Problem to solve.
Report all lines in the records that hold the string "design".

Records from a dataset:
- - -

This design comes from an exercise in tuning for a short achievable clock period and few clock cycles on the open sky130 flow, not from production work.
The RTL was checked by simulation tests, not by an equivalence proof against the original design.
Power is estimated from default activity; no workload was simulated.

`design.v`:
```
`timescale 1ns / 1ps
module myCPU (
    input  wire         cpu_rst,
    input  wire         cpu_clk,
    output wire [13:0]  inst_addr,
    input  wire [31:0]  inst,
    output wire [31:0]  Bus_addr,
    input  wire [31:0]  Bus_rdata,
    output wire         Bus_we,
    output wire [31:0]  Bus_wdata
);
    function [31:0] ks_add;
        input [31:0] a, b;
        input        ci;
        reg   [31:0] p, g, h;
        integer i, d;
        begin
            h = a ^ b; p = h; g = a & b;
            g[0] = g[0] | (p[0] & ci);
            for (d = 1; d < 32; d = d * 2)
                for (i = 31; i >= d; i = i - 1) begin
                    g[i] = g[i] | (p[i] & g[i-d]);
                    p[i] = p[i] & p[i-d];
                end
            ks_add = h ^ {g[30:0], ci};
        end
    endfunction
    function [13:0] ks_add14;
        input [13:0] a, b;
        reg   [13:0] p, g, h;
        integer i, d;
        begin
            h = a ^ b; p = h; g = a & b;
            for (d = 1; d < 14; d = d * 2)
                for (i = 13; i >= d; i = i - 1) begin
                    g[i] = g[i] | (p[i] & g[i-d]);
                    p[i] = p[i] & p[i-d];
                end
            ks_add14 = h ^ {g[12:0], 1'b0};
        end
    endfunction
    function ks_lt;
        input [31:0] a, b;
        reg   [31:0] x, y, p, g;
        integer i, d;
        begin
            x = a ^ 32'h80000000; y = ~(b ^ 32'h80000000);
            p = x ^ y; g = x & y;
            g[0] = g[0] | p[0];
            for (d = 1; d < 32; d = d * 2)
                for (i = 31; i >= d; i = i - 1) begin
                    g[i] = g[i] | (p[i] & g[i-d]);
                    p[i] = p[i] & p[i-d];
                end
            ks_lt = ~g[31];
        end
    endfunction
    reg  [13:0] pc;
    reg  [31:0] x_a, x_r2, x_imm, x_c;    
    reg         x_uimm;                
    reg         x_a1, x_b1, x_s1, x_sl;   
    reg         x_wen, x_ld, x_st, x_br, x_jalr;
    reg         x_kill;                
    reg  [4:0]  x_rd;
    reg  [8:0]  x_op;                  
    reg  [2:0]  x_f3;
    reg         x_pred;
    reg  [13:0] x_alt;
    reg         x_fwd;                 
    reg  [5:0]  x_bi;                  
    reg         x_dec;                 
    reg  [63:0] bht;
    reg         m_bu, m_bt;
    reg  [5:0]  m_bi;
    reg  [31:0] m_res, m_addr, m_sdata;
    reg         m_wen, m_ld, m_we;
    reg  [4:0]  m_rd;
    reg  [31:0] rf  [1:31];
    wire [31:0] rfn [1:31];
    wire [31:0] wdata;
    genvar gi;
    generate
        for (gi = 1; gi < 32; gi = gi + 1) begin : regs
            assign rfn[gi] = (m_wen && m_rd == gi) ? wdata : rf[gi];
            always @(posedge cpu_clk or posedge cpu_rst) begin
                if (cpu_rst) rf[gi] <= 32'd0;
                else         rf[gi] <= rfn[gi];
            end
        end
    endgenerate
    wire [6:0] opc = inst[6:0];
    wire [4:0] rd  = inst[11:7];
    wire [2:0] f3  = inst[14:12];
    wire [4:0] rs1 = inst[19:15];
    wire [4:0] rs2 = inst[24:20];
    wire d_r    = (opc == 7'b0110011);
    wire d_i    = (opc == 7'b0010011);
    wire d_ld   = (opc == 7'b0000011);
    wire d_st   = (opc == 7'b0100011);
    wire d_br   = (opc == 7'b1100011);
    wire d_lui  = (opc == 7'b0110111);
    wire d_jal  = (opc == 7'b1101111);
    wire d_jalr = (opc == 7'b1100111);
    wire use1 = d_r | d_i | d_ld | d_st | d_br | d_jalr;
    wire use2 = d_r | d_br;
    wire d_wen = (d_r | d_i | d_ld | d_lui | d_jal | d_jalr) & (rd != 5'd0);
    wire [31:0] imm_i = {{20{inst[31]}}, inst[31:20]};
    wire [31:0] imm_s = {{20{inst[31]}}, inst[31:25], inst[11:7]};
    wire [13:0] off_b = {{4{inst[31]}}, inst[7], inst[30:25], inst[11:9]};
    wire [13:0] off_j = {inst[15:12], inst[20], inst[30:22]};
    reg  [31:0] r1, r2;
    integer k;
    always @(*) begin
        r1 = 32'd0; r2 = 32'd0;
        for (k = 1; k < 32; k = k + 1) begin
            r1 = r1 | ({32{rs1 == k}} & rfn[k]);
            r2 = r2 | ({32{rs2 == k}} & rfn[k]);
        end
    end
    wire [14:0] pc1  = {1'b0, pc} + 15'd1;
    wire [13:0] tg_b = ks_add14(pc, off_b);
    wire [13:0] tg_j = ks_add14(pc, off_j);
    wire alu  = d_r | d_i;
    wire sh_r = (f3 == 3'b101);
    wire sub  = d_r & inst[30] & (f3 == 3'b000);
    wire [8:0] d_op;
    assign d_op[0] = (alu & (f3 == 3'b000) & ~sub) | d_ld | d_st;
    assign d_op[1] = sub;
    assign d_op[2] = alu & (f3 == 3'b111);
    assign d_op[3] = alu & (f3 == 3'b110);
    assign d_op[4] = alu & (f3 == 3'b100);
    assign d_op[5] = alu & (f3 == 3'b001);
    assign d_op[6] = alu & sh_r & ~inst[30];
    assign d_op[7] = alu & sh_r & inst[30];
    assign d_op[8] = d_lui | d_jal | d_jalr;
    wire [31:0] d_c = d_lui ? {inst[31:12], 12'd0} : {15'd0, pc1, 2'b00};
    wire xv  = ~x_kill;
    wire hx1 = xv & x_wen & (rs1 == x_rd);
    wire hx2 = xv & x_wen & (rs2 == x_rd);
    wire stall = x_ld & ((use1 & hx1) | (use2 & hx2));
    wire        ctr_z, ctr_n;          
    wire        lp1  = hx1 & x_dec & (rs2 == 5'd0);    
    wire        lp2  = hx2 & x_dec & (rs1 == 5'd0);    
    wire        lcnd = f3[2] ? (lp1 ? ctr_n : ~ctr_z & ~ctr_n) : ctr_z;
    wire        lpt  = lcnd ^ f3[0];
    wire        spt  = inst[31] | bht[pc[5:0]];
    wire        pbr  = d_br & ((lp1 | lp2) ? lpt : spt);
    wire        jp   = d_jalr & hx1 & x_op[8];
    wire [13:0] tg_r = ks_add14(x_c[15:2], imm_i[15:2]);
    wire        d_dec = d_i & (f3 == 3'b000) & (inst[31:20] == 12'hfff);
    wire [13:0] f_st = d_jal ? tg_j : (d_br & spt) ? tg_b : pc1[13:0];
    wire [13:0] f_next = stall ? pc :
                         jp ? tg_r :
                         (d_br & (lp1 | lp2)) ? (lpt ? tg_b : pc1[13:0]) :
                         f_st;
    wire        redir;
    wire [13:0] redir_pc;
    always @(posedge cpu_clk or posedge cpu_rst) begin
        if (cpu_rst) pc <= 14'd0;
        else         pc <= redir ? redir_pc : f_next;
    end
    assign inst_addr = pc;
    always @(posedge cpu_clk or posedge cpu_rst) begin
        if (cpu_rst) begin
            x_wen <= 1'b0; x_ld <= 1'b0; x_st <= 1'b0; x_br <= 1'b0; x_jalr <= 1'b0;
            x_kill <= 1'b1;
            x_rd <= 5'd0; x_op <= 9'd0; x_f3 <= 3'd0; x_pred <= 1'b0; x_alt <= 14'd0;
            x_fwd <= 1'b0; x_bi <= 6'd0; x_dec <= 1'b0;
        end else begin
            x_kill <= redir;
            x_wen  <= d_wen  & ~stall;
            x_ld   <= d_ld   & ~stall;
            x_st   <= d_st   & ~stall;
            x_br   <= d_br   & ~stall;
            x_jalr <= d_jalr & ~stall & ~jp;
            x_dec  <= d_dec;
            x_rd <= rd;
            x_op <= d_op;
            x_f3 <= f3;
            x_pred <= pbr;
            x_alt <= pbr ? pc1[13:0] : tg_b;
            x_fwd <= ~inst[31];
            x_bi <= pc[5:0];
        end
    end
    always @(posedge cpu_clk) begin
        x_a   <= r1;
        x_r2  <= r2;
        x_imm <= d_st ? imm_s : imm_i;
        x_uimm <= ~use2;
        x_c   <= d_c;
        x_a1  <= hx1;
        x_b1  <= use2 & hx2;
        x_sl  <= hx2 & x_ld;
        x_s1  <= hx2 & ~x_ld;
    end
    wire [31:0] bp = x_uimm ? x_imm : x_r2;
    wire [31:0] a  = x_a1 ? m_res : x_a;
    wire [31:0] b  = x_b1 ? m_res : bp;
    wire [31:0] s  = x_sl ? Bus_rdata : x_s1 ? m_res : x_r2;
    assign ctr_z = x_a1 ? (m_res == 32'd1) : (x_a == 32'd1);
    assign ctr_n = x_a1 ? (m_res[31] | (m_res == 32'd0)) : (x_a[31] | (x_a == 32'd0));
    wire [31:0] sum_xx = ks_add(x_a, bp, 1'b0);
    wire [31:0] sum_mx = ks_add(m_res, bp, 1'b0);
    wire [31:0] sum_xm = ks_add(x_a, m_res, 1'b0);
    wire [31:0] sum_mm = {m_res[30:0], 1'b0};
    wire [31:0] sum = x_a1 ? (x_b1 ? sum_mm : sum_mx) : (x_b1 ? sum_xm : sum_xx);
    wire [31:0] dif_xx = ks_add(x_a, ~x_r2, 1'b1);
    wire [31:0] dif_mx = ks_add(m_res, ~x_r2, 1'b1);
    wire [31:0] dif_xm = ks_add(x_a, ~m_res, 1'b1);
    wire [31:0] diff = x_a1 ? (x_b1 ? 32'd0 : dif_mx) : (x_b1 ? dif_xm : dif_xx);
    wire [31:0] sll  = a << b[4:0];
    wire [31:0] srl  = a >> b[4:0];
    wire [31:0] sra  = $signed(a) >>> b[4:0];
    wire [31:0] res = ({32{x_op[0]}} & sum)
                    | ({32{x_op[1]}} & diff)
                    | ({32{x_op[2]}} & (a & b))
                    | ({32{x_op[3]}} & (a | b))
                    | ({32{x_op[4]}} & (a ^ b))
                    | ({32{x_op[5]}} & sll)
                    | ({32{x_op[6]}} & srl)
                    | ({32{x_op[7]}} & sra)
                    | ({32{x_op[8]}} & x_c);
    wire eq_xx = (x_a == x_r2);
    wire eq_mx = (m_res == x_r2);
    wire eq_xm = (x_a == m_res);
    wire lt_xx = ks_lt(x_a, x_r2);
    wire lt_mx = ks_lt(m_res, x_r2);
    wire lt_xm = ks_lt(x_a, m_res);
    wire eq = x_a1 ? (x_b1 | eq_mx) : (x_b1 ? eq_xm : eq_xx);
    wire lt = x_a1 ? (~x_b1 & lt_mx) : (x_b1 ? lt_xm : lt_xx);
    wire taken = (x_f3[2] ? lt : eq) ^ x_f3[0];
    wire br_v = ~x_kill & x_br;
    wire jr_v = ~x_kill & x_jalr;
    assign redir    = (br_v & (taken ^ x_pred)) | jr_v;
    assign redir_pc = jr_v ? sum[15:2] : x_alt;
    always @(posedge cpu_clk or posedge cpu_rst) begin
        if (cpu_rst) begin
            m_bu <= 1'b0; m_bt <= 1'b0; m_bi <= 6'd0;
            bht <= 64'd0;
        end else begin
            m_bu <= br_v & x_fwd;
            m_bt <= taken;
            m_bi <= x_bi;
            if (m_bu) bht[m_bi] <= m_bt;
        end
    end
    always @(posedge cpu_clk or posedge cpu_rst) begin
        if (cpu_rst) begin
            m_wen <= 1'b0; m_ld <= 1'b0; m_we <= 1'b0; m_rd <= 5'd0;
        end else begin
            m_wen   <= x_wen & ~x_kill;
            m_ld    <= x_ld & ~x_kill;
            m_we    <= x_st & ~x_kill;
            m_rd    <= x_rd;
        end
    end
    always @(posedge cpu_clk) begin
        m_res   <= res;
        m_addr  <= sum;
        m_sdata <= s;
    end
    assign Bus_addr  = m_addr;
    assign Bus_wdata = m_sdata;
    assign Bus_we    = m_we;
    assign wdata = m_ld ? Bus_rdata : m_res;
endmodule
```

- - -

Result.
This design comes from an exercise in tuning for a short achievable clock period and few clock cycles on the open sky130 flow, not from production work.
The RTL was checked by simulation tests, not by an equivalence proof against the original design.
`design.v`:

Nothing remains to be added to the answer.